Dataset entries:
[Start of Attachment]

File: src/design/first_fit_block_allocator_assert.svh
// Assertion macros for the first-fit allocator; they expect clk and rst_n in scope.
`ifndef FIRST_FIT_BLOCK_ALLOCATOR_ASSERT_SVH
`define FIRST_FIT_BLOCK_ALLOCATOR_ASSERT_SVH
`ifndef SYNTHESIS
`define FFBA_ASSERT(label, cond) \
    label: assert property (@(posedge clk) disable iff (!rst_n) (cond)) \
        else $error("%m: check failed");
`define FFBA_ASSERT_NEXT(label, ante, cons) \
    label: assert property (@(posedge clk) disable iff (!rst_n) (ante) |=> (cons)) \
        else $error("%m: sequence check failed");
`else
`define FFBA_ASSERT(label, cond)
`define FFBA_ASSERT_NEXT(label, ante, cons)
`endif
`endif

File: src/design/ffba_pkg.sv
`timescale 1ns / 1ps
package ffba_pkg;

    // Width of offsets and sizes inside the segment table; covers arenas up to 128 KiB.
    localparam int SEG_W = 17;

    typedef enum logic [1:0] {
        ST_OK          = 2'd0,
        ST_NO_SPACE    = 2'd1,
        ST_TABLE_FULL  = 2'd2,
        ST_BAD_ADDRESS = 2'd3
    } status_t;

    typedef enum logic [2:0] {
        OP_NOP,
        OP_SET_HIT,
        OP_INSERT,
        OP_REMOVE_AFTER,
        OP_REMOVE_HIT
    } cell_op_t;

    typedef enum logic [2:0] {
        S_IDLE,
        S_SCAN,
        S_NEXT,
        S_ALLOC,
        S_FREE_A,
        S_FREE_B,
        S_RESP
    } state_t;

    typedef struct packed {
        logic             valid;
        logic [SEG_W-1:0] offset;
        logic [SEG_W-1:0] size;
        logic             free;
    } seg_t;

    // What a cell shows its neighbors and the controller
    typedef struct packed {
        seg_t seg;
        logic tok;
        logic hit;
    } link_t;

    // Broadcast command from the controller to every cell
    typedef struct packed {
        logic             start;
        logic             shift_tok;
        logic             latch_hit;
        cell_op_t         op;
        logic [SEG_W-1:0] wr_size;
        logic             wr_free;
        logic [SEG_W-1:0] new_offset;
        logic [SEG_W-1:0] new_size;
    } cell_cmd_t;

endpackage

File: src/design/ffba_cell.sv
`timescale 1ns / 1ps
module ffba_cell #(
    parameter bit IS_FIRST  = 1'b0,
    parameter int INIT_SIZE = 8168
) (
    input  logic               clk,
    input  logic               rst_n,
    input  ffba_pkg::cell_cmd_t cmd,
    input  ffba_pkg::link_t    lo,
    input  ffba_pkg::link_t    hi,
    output ffba_pkg::link_t    me
);
    import ffba_pkg::*;

    localparam seg_t RESET_SEG = IS_FIRST ?
        seg_t'{valid: 1'b1, offset: '0, size: SEG_W'(INIT_SIZE), free: 1'b1} : seg_t'('0);

    seg_t seg_reg, seg_next;
    logic tok_reg, tok_next;
    logic hit_reg, hit_next;
    logic vis_reg, vis_next;

    // Scan token, hit mark and shift moves with the neighbors
    always_comb
    begin
        seg_next = seg_reg;
        tok_next = tok_reg;
        hit_next = hit_reg;
        vis_next = vis_reg;
        if (cmd.start)
        begin
            tok_next = IS_FIRST;
            hit_next = 1'b0;
            vis_next = 1'b0;
        end
        if (cmd.shift_tok)
        begin
            tok_next = lo.tok;
            vis_next = vis_reg | tok_reg;
            if (cmd.latch_hit)
            begin
                hit_next = tok_reg;
                vis_next = 1'b1 & (vis_reg | tok_reg);
            end
        end
        case (cmd.op)
            OP_SET_HIT:
            begin
                if (hit_reg)
                begin
                    seg_next.size = cmd.wr_size;
                    seg_next.free = cmd.wr_free;
                end
            end
            OP_INSERT:
            begin
                if (hit_reg)
                begin
                    seg_next.size = cmd.wr_size;
                    seg_next.free = cmd.wr_free;
                end
                else if (lo.hit)
                begin
                    seg_next = '{valid: 1'b1, offset: cmd.new_offset,
                                 size: cmd.new_size, free: 1'b1};
                end
                else if (!vis_reg)
                begin
                    seg_next = lo.seg;
                end
            end
            OP_REMOVE_AFTER:
            begin
                if (hit_reg)
                begin
                    seg_next.size = cmd.wr_size;
                    seg_next.free = cmd.wr_free;
                end
                else if (!vis_reg)
                begin
                    seg_next = hi.seg;
                end
            end
            OP_REMOVE_HIT:
            begin
                if (hi.hit)
                begin
                    seg_next.size = cmd.wr_size;
                    seg_next.free = cmd.wr_free;
                end
                else if (hit_reg || !vis_reg)
                begin
                    seg_next = hi.seg;
                end
            end
            default:
            begin
            end
        endcase
    end

    always_ff @(posedge clk or negedge rst_n)
    begin
        if (!rst_n)
        begin
            seg_reg <= RESET_SEG;
            tok_reg <= 1'b0;
            hit_reg <= 1'b0;
            vis_reg <= 1'b0;
        end
        else
        begin
            seg_reg <= seg_next;
            tok_reg <= tok_next;
            hit_reg <= hit_next;
            vis_reg <= vis_next;
        end
    end

    assign me = '{seg: seg_reg, tok: tok_reg, hit: hit_reg};

endmodule

File: config.mk
export PLATFORM = sky130hd
export DESIGN_NAME = ffba_cell
export DESIGN_NICKNAME = d
export VERILOG_FILES = /design/src/design/first_fit_block_allocator_assert.svh /design/src/design/ffba_pkg.sv /design/src/design/ffba_cell.sv
export SDC_FILE = /design/constraint.sdc
export NUM_CORES = 1
export LEC_CHECK = 0
export BUFFER_PORTS_ARGS = -buffer_cell sky130_fd_sc_hd__buf_2
export CAP_MARGIN = 20
export CORE_AREA = 2 2 148 78
export CTS_CLUSTER_DIAMETER = 50
export CTS_CLUSTER_SIZE = 12
export DETAILED_ROUTE_END_ITERATION = 16
export DIE_AREA = 0 0 150 80
export GPL_TIMING_DRIVEN = 0
export PLACE_DENSITY_LB_ADDON = 0.25
export SETUP_SLACK_MARGIN = 0.15
export SYNTH_ARGS = -nofsm -noshare
export SYNTH_HDL_FRONTEND = slang
export SYNTH_SLANG_ARGS = --single-unit
File: constraint.sdc
create_clock -name clk -period 4.7 [get_ports clk]
set_clock_uncertainty 0.1 [all_clocks]
set_input_delay 0.235 -clock clk [delete_from_list [all_inputs] [get_ports clk]]
set_output_delay 0.235 -clock clk [all_outputs]
set_load 0.005 [all_outputs]
Yosys cells after proc, flatten, opt, wreduce, memory -nomap -nowiden:

Cells that the tools add are included.

* multiplexer cells: 19
* reductions and logical operators: 7
* equal/unequal tests: 14
* bitwise gates (word level): 1

Operator list (number)
* $mux 36: 4
* $mux 18: 7
* $pmux 18 s4: 1
* $pmux 18 s3: 1
* $ne 2x2->1 const B: 6
* $ne 3x3->1 const B: 3
* $reduce_and 7->1: 1
* $eq 3x2->1 const B: 2
* $mux 1: 6
* $reduce_and 5->1: 1
* $ne 4x4->1 const B: 1
* $reduce_bool 4->1: 1
* $eq 3x1->1 const B: 1
* $eq 3x3->1 const B: 1
* $reduce_bool 3->1: 1
* $reduce_bool 2->1: 1
* $logic_not 1->1: 1
* $logic_or 1x1->1: 1
* $or 1x1->1: 1

* bits of input ports: 136
* bits in registers: 39
* word-level logic and storage cells: 48
* output and inout bits: 38

Logic depth before layout (Yosys ltp):

* depth in word-level cells: 5
* gate-level depth with buffers: 7
* mapped depth without buffers: 4

Worst setup path after synthesis:

No wires, ideal clock.

* kind: input to register
* start point: input port lo[0] (netlist bit)
* end point: register seg_reg, in the netlist me[21]
* path slack: 2.854 ns
* arrival time: 1.622 ns
* library setup time: 0.125 ns
* path buffers: 2
* cell stages on the path: 5
* data required time: 4.475 ns
* path through: buf_2 -> buf_1 -> mux2_2 -> mux2_2 -> mux2_2

* cells in the longest elaborated chain, start to end: 3
* elaborated cells between the ends (all ways): 5
* those cells by class: 1 x eq/ne; 3 x mux; 1 x reduce/logical

Ends and longest elaborated chain
* start: declaration: RTL line ffba_cell.sv:9 `input ffba_pkg::link_t lo,`
* $mux 36: RTL line ffba_cell.sv:62 `else if (lo.hit)`
* $mux 18: RTL line ffba_cell.sv:57 `if (hit_reg)`
* $pmux 18 s3: RTL line ffba_cell.sv:46 `case (cmd.op)`
* end signal: assignment: RTL line ffba_cell.sv:113 `seg_reg <= seg_next;`
* end: declaration: RTL line ffba_cell.sv:18 `seg_t seg_reg, seg_next;`

Several ways; a longest one is shown, not always the timed one. The select of a mux whose other input is x is not followed.
A chain may end at the register's enable or synchronous reset.

Worst setup path in the final report:

* start point: register hit_reg
* end point: register seg_reg, in the netlist me[7]

* cells in the longest elaborated chain, start to end: 3
* elaborated cells between the ends (all ways): 9
* those cells by class: 4 x eq/ne; 3 x mux; 2 x reduce/logical

Ends and longest elaborated chain
* start: declaration: RTL line ffba_cell.sv:20 `logic hit_reg, hit_next;`
* start signal: assignment: RTL line ffba_cell.sv:115 `hit_reg <= hit_next;`
* $logic_or 1x1->1: RTL line ffba_cell.sv:91 `else if (hit_reg || !vis_reg)`
* $ne 3x3->1 (no line)
* $reduce_and 5->1 (no line)

Several ways; a longest one is shown, not always the timed one.

==> run summary <==
Syn_nets - 344
FF-to-FF path depth - 6
Chip Height - 80 um
Worst hold path type - primary input to asynchronous set/reset pin
Period utilization - 0.4293
Final min period - 2.018 ns
Clk pin slew, worst setup/hold paths - 0.06 ns
Synth Instances - 208
Max Fanout on Critical Path - 10
Hold violation count in the final report - 21
Initial antenna violation count - 0
Via count - 2,304
Hold_buf cts - 0
Commonest cells post-synth - mux2_2, dfrtp_1, nor2_1
Final Hold Slack - -0.02402 ns
Switching Power - 0.3294 mW
Flop pwr share - 0.384
Crit Path Category - flop to flop
Slew HR - 0.3952
Root Driver - clkbuf_16
Max reg flops - 36
Nets - 522
Synth cell types - 31
Synth Flop Type - dfrtp_1
Combinational share of power - 0.328
CP required - 4.76 ns
Num CTS Buffers - 5
Post-CTS resize count - 0
P per Cell Area - 324.3 nW/um^2
CP Launch Type - flop
Wirelength per Cell - 14.72 um
I/O Pins - 174
# setup viols final - 0
CTS sink cnt - 39
Internal Power - 0.8991 mW
FP Rows - 27
Layout cells sized above 1 - 0.7132
DRC viols - 0
Vias in the first global route - 2,446
Post-CTS Setup Bufs - 0
FMAX - 495.6 MHz
Die Width - 150 um
Reg2reg end - me[7]
First-pass GRT wire length - 11,960 um
Post-detail-place hpwl - 6259 um
Sw Share - 0.2681
Post-place setup slack - 2.332 ns
Initial Utilization - 0.2431
WP data arrival - 2.08 ns
Pins over their slew limit - 0
MaxCap Viol Count - 0
EDFF count, synth - 0
Register-to-register setup slack - 2.68 ns
Via/cell ratio - 4.331
R2r startpoint - hit_reg
# diodes - 0
Mean Syn Cell Area - 12.48 um^2
Synth-to-Final Area Change - 46.00%
Failing checks - hold timing
# port buffers - 171
Core ar. - 10,680 um^2
Clock latency on the worst-skew pair - 0.28 ns
Crit end category - flop
Final ANT Viol Nets - 0
Yosys warnings - 0
Yosys top cell by area - dfrtp_1
Post-synth ARST share - 1.000
Setup_tns - 0 ns
Pin count of the biggest net entering global routing - 40
Count leader, synth - mux2_2
CTS Buffer Depth - 2
Tot GR Track Use - 0.1307
RSZ-0062 raised after global routing - false
Grt total ovfl - 0
LEAKAGE - 1.887 nW
Placer Congestion - 0.7928
Die area - 12,000 um^2
Top area cells in the synthesized netlist - dfrtp_1, mux2_2, mux2i_1
Mapped cell area - 2595 um^2
Iteration-0 DRC Markers - 57
PnR worst setup slack - 2.682 ns
Drt total wl - 7832 um
DRT Pass-1 Iters - 4
Slew @ Worst Pin - 0.9073 ns
Status - finished, violations left
IR drop worst, VDD - 0.0001049 V
Clk pwr share - 0.288
CTS tree - done
Seq/Total Area, Yosys - 0.3761
CTS H-tree depth - 2
Synth top area share - 0.3761
#FFs+latches synth - 39
[layout make-up]
| type | instances | area (um^2) |
|---|---|---|
| Fill cell | 1093 | 6887 |
| Multi-Input combinational cell | 151 | 1486 |
| Sequential cell | 39 | 975.9 |
| Timing Repair Buffer | 171 | 855.8 |
| Tap cell | 145 | 181.4 |
| Clock buffer | 8 | 156.4 |
| Buffer | 15 | 121.4 |
| Inverter | 3 | 11.26 |
[worst max-delay path by stage]
stage	start	end	slack, ns	cells past startpoint
after detailed placement	lo[0]	me[28]	2.33	6
after floorplan	lo[0]	me[21]	2.85	5
final	hit_reg	me[7]	2.68	6
after global routing	hit_reg	me[27]	2.54	5
after global placement	lo[0]	me[7]	2.38	7
after CTS	lo[0]	me[28]	2.63	6
[power groups by stage]
| stage | combinational [mW] | clock [mW] | sequential, mW |
|---|---|---|---|
| final | 0.403 | 0.353 | 0.472 |
| after global routing | 0.444 | 0.384 | 0.485 |
| after CTS | 0.413 | 0.369 | 0.474 |
| after detailed placement | 0.413 | 0 | 0.478 |
| after global placement | 0.408 | 0 | 0.476 |
| after floorplan | 0.207 | 0 | 0.483 |
[per-layer routing]
| metal | wire, um | up-vias | GRT usage |
|---|---|---|---|
| met1 | 3572 | 1044 | 0.1597 |
| met4 | 56 | 0 | 0.02830 |
| met5 | 0 | - | 0 |
| met3 | 754 | 6 | 0.04457 |
| li1 | - | 1136 | - |
| met2 | 3448 | 118 | 0.2242 |
[stage by stage]
step                      utilization  power (mW)  cell area [um^2]  hold WS, ns  std cells
final                          0.3549       1.229              3789     -0.02402        532
after global routing           0.3549       1.313              3789      0.06679        532
after CTS                      0.3549       1.256              3789      0.01154        532
after detailed placement       0.3402      0.8913              3632       0.3215        524
after global placement         0.3402      0.8841              3632       0.3150        524
after floorplan                     -      0.6903              2595      -0.1606        208
[logic make-up after synthesis]
logic type | after synthesis | share of synthesized area
muxes | 88 | 0.3877
AOI/OAI and AO/OA | 29 | 0.1124
buffers and inverters | 18 | 0.05111
and+or+nand+nor | 34 | 0.07281
DFF | 39 | 0.3761
[cell usage in the layout, fill, tap and decap left out, types with 3 or more instances in the layout]
master and count:
buf_2 175, mux2_2 60, dfrtp_1 39, nor2_1 22, mux2i_1 18, a221o_1 10
mux2_4 10, a221o_2 8, buf_6 5, clkbuf_16 5, buf_4 3, inv_1 3
o21ai_0 3
[worst max-delay path: stages, from the launching register on]
cell and delay, ns:
dfrtp_1 0.48, nor2_1 0.11, a31o_1 0.23, buf_4 0.17
buf_2 0.19, a221o_1 0.35, mux2_4 0.26
Power figures use the tool's default switching activity.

[End of Attachment]

→ **ASSIGNED TASK**
Where does the string "localparam" appear in the records? Copy every line that holds it.

→ **RESULT**
    localparam int SEG_W = 17;
    localparam seg_t RESET_SEG = IS_FIRST ?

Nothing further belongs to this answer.